DATA PROVIDED below:

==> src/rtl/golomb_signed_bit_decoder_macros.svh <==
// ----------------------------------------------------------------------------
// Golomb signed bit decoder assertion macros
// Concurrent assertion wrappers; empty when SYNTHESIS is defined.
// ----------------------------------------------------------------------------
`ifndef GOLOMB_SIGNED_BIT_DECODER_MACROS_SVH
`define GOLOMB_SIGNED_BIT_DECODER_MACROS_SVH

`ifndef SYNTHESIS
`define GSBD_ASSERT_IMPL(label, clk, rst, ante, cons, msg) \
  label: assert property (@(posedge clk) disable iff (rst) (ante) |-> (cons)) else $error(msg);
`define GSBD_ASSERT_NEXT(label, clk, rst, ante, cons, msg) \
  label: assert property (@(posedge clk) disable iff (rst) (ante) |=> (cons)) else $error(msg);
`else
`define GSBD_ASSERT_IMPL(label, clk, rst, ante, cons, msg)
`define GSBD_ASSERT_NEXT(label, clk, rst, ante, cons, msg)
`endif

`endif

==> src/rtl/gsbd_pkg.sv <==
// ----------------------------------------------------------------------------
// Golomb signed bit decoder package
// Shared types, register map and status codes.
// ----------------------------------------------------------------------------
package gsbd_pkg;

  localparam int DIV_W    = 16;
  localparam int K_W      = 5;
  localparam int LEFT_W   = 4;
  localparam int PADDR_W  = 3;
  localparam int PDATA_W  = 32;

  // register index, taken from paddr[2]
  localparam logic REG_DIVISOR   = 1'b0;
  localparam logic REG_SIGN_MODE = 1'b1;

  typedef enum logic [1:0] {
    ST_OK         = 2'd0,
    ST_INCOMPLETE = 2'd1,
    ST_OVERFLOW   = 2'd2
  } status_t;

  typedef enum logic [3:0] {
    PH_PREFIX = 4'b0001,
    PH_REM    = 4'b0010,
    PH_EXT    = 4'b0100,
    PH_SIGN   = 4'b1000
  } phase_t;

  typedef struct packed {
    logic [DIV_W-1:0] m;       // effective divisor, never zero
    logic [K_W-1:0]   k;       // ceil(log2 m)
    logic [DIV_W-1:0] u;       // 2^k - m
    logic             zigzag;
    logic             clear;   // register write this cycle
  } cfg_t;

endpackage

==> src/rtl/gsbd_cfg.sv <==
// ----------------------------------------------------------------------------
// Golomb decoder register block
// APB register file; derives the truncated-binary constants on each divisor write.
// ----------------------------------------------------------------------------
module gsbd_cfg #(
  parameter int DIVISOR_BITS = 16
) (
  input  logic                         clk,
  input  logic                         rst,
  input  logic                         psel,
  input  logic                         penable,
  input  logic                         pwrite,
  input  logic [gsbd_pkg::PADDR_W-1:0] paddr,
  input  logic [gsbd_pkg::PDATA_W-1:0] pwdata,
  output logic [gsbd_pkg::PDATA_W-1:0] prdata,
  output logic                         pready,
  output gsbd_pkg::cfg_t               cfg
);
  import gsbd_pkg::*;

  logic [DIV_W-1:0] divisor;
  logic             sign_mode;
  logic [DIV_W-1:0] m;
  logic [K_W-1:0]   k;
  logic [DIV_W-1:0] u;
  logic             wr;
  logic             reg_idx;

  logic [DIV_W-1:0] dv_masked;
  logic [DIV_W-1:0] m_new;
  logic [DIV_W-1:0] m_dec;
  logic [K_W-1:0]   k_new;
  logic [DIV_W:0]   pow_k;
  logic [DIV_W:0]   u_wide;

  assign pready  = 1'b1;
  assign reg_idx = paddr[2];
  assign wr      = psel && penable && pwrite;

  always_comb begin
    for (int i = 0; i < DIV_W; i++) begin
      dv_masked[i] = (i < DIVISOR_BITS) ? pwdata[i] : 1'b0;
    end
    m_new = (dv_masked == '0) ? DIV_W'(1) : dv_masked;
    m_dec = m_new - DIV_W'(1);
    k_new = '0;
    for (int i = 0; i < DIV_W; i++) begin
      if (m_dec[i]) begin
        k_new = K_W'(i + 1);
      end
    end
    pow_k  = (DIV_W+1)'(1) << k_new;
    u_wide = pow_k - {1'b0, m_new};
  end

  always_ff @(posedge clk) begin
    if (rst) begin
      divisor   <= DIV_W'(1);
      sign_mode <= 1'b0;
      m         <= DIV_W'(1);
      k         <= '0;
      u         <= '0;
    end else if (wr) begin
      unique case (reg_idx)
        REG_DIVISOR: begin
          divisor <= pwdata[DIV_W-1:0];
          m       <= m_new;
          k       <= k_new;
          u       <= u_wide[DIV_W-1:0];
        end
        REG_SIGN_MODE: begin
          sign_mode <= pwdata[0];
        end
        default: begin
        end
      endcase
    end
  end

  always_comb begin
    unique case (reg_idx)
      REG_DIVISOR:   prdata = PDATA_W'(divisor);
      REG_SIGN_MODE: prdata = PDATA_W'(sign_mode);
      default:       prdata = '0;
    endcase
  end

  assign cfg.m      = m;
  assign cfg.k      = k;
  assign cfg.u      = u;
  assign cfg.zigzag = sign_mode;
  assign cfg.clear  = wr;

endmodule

End of DATA PROVIDED.
DATA PROVIDED below:

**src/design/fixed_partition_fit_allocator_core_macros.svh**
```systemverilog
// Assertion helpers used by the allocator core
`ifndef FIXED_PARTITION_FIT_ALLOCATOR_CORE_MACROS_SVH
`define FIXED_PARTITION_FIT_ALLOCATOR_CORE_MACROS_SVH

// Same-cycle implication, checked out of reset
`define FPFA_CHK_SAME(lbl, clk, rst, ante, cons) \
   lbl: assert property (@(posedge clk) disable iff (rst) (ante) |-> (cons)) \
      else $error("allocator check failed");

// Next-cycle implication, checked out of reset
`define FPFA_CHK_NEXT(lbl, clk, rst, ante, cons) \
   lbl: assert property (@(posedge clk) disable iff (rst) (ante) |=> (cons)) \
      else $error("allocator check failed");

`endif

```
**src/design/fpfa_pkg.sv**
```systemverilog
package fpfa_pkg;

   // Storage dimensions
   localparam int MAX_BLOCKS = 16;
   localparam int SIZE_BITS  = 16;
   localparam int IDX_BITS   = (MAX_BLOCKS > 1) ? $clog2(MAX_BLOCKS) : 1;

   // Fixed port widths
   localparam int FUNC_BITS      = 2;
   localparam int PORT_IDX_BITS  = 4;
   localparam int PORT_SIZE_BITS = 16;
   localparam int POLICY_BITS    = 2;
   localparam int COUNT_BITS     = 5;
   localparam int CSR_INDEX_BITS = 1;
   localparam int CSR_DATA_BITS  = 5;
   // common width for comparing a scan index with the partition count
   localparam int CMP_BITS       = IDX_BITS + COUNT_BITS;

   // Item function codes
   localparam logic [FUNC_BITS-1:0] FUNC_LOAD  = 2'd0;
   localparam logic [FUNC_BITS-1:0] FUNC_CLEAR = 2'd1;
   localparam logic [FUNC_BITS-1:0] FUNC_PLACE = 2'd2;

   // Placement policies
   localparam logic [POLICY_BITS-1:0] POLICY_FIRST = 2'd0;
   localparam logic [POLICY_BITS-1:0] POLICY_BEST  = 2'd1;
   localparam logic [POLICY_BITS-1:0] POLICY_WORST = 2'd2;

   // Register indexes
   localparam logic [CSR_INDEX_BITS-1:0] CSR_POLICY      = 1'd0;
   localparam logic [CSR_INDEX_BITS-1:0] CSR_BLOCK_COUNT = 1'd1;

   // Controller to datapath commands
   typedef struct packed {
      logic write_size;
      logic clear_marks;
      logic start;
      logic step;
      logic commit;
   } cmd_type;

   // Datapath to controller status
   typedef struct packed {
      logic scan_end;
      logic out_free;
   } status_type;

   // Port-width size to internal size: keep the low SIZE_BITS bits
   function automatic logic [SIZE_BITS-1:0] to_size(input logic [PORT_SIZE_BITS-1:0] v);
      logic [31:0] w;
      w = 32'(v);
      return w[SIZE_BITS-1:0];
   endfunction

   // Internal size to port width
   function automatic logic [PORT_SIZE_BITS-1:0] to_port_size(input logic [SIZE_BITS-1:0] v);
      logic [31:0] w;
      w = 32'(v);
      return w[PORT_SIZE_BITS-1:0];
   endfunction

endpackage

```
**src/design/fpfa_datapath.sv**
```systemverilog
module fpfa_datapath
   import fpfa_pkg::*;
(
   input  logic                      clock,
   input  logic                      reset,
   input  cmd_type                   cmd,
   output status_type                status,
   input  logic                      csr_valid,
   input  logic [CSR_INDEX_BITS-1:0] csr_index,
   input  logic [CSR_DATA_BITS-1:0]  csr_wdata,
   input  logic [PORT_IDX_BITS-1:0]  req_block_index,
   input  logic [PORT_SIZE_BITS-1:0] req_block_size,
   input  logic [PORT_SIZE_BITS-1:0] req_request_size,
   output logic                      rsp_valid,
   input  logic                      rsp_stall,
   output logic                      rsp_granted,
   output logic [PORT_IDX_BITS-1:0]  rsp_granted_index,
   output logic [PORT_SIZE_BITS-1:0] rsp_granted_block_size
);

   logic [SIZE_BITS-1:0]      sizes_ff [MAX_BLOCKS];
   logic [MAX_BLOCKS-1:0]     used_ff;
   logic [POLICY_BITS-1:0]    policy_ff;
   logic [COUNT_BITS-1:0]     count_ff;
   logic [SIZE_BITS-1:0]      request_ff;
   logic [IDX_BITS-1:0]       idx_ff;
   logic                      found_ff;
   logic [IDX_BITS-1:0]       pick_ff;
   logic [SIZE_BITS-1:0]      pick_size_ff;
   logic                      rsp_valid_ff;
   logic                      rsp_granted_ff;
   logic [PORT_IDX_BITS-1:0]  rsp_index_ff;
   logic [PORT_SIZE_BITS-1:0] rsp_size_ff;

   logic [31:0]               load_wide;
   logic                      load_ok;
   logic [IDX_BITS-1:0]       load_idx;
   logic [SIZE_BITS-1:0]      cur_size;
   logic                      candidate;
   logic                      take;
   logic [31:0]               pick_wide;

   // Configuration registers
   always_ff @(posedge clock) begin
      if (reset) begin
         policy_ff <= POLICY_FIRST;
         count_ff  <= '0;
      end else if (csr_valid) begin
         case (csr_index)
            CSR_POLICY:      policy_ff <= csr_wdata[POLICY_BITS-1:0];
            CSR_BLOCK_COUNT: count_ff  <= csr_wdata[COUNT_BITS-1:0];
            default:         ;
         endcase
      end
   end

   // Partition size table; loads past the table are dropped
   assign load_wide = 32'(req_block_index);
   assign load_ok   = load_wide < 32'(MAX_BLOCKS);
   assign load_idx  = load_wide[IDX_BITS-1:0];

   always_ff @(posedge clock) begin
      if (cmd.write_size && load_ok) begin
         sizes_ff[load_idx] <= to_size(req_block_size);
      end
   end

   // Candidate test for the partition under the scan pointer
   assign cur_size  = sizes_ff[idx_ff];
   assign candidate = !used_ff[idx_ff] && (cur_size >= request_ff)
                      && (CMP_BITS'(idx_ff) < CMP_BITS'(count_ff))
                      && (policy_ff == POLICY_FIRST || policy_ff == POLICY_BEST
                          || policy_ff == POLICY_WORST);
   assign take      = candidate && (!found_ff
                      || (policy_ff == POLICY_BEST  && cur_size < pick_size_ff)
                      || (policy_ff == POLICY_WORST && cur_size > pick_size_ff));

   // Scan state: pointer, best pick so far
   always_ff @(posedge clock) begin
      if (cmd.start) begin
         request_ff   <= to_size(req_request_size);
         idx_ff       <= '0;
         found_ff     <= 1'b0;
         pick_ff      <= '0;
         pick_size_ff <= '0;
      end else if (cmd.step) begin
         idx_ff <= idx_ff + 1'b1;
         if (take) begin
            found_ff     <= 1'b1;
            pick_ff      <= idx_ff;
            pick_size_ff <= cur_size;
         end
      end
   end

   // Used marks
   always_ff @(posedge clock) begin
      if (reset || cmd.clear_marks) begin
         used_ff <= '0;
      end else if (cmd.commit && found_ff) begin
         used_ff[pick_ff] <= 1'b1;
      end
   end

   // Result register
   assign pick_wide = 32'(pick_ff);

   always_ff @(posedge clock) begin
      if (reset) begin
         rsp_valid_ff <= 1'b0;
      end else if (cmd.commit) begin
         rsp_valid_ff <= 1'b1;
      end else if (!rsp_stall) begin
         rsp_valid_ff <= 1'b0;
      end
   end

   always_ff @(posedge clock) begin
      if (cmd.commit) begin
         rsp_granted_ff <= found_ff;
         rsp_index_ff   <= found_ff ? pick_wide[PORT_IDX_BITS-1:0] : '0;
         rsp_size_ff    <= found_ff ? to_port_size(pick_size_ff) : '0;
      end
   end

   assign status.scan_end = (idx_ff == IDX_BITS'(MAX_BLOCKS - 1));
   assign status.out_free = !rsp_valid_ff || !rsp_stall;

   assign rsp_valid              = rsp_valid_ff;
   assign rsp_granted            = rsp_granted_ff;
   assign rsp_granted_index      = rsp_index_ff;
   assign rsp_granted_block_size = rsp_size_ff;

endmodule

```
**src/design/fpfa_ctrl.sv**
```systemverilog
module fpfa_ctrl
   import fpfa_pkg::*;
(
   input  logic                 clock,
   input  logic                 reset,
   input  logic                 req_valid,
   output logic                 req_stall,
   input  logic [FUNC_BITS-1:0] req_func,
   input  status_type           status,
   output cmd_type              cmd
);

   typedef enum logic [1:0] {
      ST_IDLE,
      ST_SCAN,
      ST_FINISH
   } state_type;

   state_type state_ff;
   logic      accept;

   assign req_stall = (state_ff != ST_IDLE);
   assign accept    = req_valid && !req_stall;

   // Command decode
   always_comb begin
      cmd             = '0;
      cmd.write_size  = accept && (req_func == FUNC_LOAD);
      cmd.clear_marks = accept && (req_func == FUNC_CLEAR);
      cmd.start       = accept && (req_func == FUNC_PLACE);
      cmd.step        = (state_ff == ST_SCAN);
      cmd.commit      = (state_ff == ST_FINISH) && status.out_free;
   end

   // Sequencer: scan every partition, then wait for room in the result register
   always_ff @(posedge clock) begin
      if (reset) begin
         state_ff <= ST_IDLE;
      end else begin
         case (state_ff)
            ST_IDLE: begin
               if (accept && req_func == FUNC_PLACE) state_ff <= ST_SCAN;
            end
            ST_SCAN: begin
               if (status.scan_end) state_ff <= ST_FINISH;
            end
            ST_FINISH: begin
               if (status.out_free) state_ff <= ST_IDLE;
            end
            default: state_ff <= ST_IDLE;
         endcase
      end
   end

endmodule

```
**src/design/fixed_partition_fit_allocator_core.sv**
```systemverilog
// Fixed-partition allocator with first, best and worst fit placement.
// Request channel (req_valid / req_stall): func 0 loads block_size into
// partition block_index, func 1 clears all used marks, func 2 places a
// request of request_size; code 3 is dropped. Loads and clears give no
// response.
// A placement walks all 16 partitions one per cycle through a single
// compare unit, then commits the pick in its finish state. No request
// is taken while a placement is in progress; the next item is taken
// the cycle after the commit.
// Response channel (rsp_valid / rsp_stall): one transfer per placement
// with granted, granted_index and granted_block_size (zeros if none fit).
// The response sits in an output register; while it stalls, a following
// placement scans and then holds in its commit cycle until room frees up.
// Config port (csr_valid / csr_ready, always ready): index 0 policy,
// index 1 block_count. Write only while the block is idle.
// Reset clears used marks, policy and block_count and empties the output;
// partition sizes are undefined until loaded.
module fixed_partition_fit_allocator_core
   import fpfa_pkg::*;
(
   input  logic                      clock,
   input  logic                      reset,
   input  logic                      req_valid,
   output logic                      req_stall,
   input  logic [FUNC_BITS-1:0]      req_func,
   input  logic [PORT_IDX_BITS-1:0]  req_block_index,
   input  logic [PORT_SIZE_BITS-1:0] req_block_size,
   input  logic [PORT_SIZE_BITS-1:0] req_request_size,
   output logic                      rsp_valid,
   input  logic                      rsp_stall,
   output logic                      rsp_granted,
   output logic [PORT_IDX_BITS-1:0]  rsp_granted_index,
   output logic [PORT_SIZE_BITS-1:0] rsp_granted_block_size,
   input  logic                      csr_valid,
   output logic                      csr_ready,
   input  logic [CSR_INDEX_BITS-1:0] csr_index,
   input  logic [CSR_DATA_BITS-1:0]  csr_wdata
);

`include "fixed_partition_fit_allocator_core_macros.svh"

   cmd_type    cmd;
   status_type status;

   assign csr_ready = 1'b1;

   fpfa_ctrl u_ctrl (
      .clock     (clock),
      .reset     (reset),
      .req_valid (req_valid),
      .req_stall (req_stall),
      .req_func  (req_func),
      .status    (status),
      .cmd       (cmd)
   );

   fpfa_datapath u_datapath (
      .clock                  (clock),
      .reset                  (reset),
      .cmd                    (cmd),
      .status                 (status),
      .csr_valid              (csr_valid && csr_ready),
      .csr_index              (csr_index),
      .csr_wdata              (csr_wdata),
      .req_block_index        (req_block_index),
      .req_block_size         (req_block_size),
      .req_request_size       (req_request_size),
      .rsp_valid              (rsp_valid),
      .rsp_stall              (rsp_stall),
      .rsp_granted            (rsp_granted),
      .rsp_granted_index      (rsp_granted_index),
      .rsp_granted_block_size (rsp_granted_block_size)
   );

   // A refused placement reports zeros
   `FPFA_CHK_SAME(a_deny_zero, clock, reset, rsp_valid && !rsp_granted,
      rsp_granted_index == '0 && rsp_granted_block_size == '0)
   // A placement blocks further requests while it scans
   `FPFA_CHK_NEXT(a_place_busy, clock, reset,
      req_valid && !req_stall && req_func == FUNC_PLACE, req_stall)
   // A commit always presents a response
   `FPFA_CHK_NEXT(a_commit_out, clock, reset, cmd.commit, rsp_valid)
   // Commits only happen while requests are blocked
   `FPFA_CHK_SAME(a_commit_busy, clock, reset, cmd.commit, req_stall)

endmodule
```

End of DATA PROVIDED.
DATA PROVIDED below:

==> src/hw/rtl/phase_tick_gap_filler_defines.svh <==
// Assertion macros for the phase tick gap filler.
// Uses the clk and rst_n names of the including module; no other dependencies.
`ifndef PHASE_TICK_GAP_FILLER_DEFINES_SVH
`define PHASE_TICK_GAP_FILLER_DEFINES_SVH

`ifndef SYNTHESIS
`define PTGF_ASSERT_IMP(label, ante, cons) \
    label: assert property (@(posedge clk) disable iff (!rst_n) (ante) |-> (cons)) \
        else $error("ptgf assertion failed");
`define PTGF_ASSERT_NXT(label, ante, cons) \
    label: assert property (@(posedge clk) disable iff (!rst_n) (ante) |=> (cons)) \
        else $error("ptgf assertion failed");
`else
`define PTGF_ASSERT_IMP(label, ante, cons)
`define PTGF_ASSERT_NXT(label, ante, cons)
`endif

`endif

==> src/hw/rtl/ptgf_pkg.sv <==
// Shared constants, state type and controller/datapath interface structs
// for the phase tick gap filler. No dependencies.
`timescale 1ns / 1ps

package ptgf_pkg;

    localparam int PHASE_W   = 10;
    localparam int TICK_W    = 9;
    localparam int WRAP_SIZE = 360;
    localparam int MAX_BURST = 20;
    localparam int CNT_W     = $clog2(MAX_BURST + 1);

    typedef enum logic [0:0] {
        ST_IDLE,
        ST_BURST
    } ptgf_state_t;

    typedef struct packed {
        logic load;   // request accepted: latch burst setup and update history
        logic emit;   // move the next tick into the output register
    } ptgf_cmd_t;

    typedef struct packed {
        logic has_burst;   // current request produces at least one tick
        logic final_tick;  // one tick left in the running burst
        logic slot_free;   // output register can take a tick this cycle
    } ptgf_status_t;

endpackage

End of DATA PROVIDED.

__WHAT TO PRODUCE__
Considering each line of the records on its own, count those that contain "pointer" and give only that number.

__SOLUTION__
2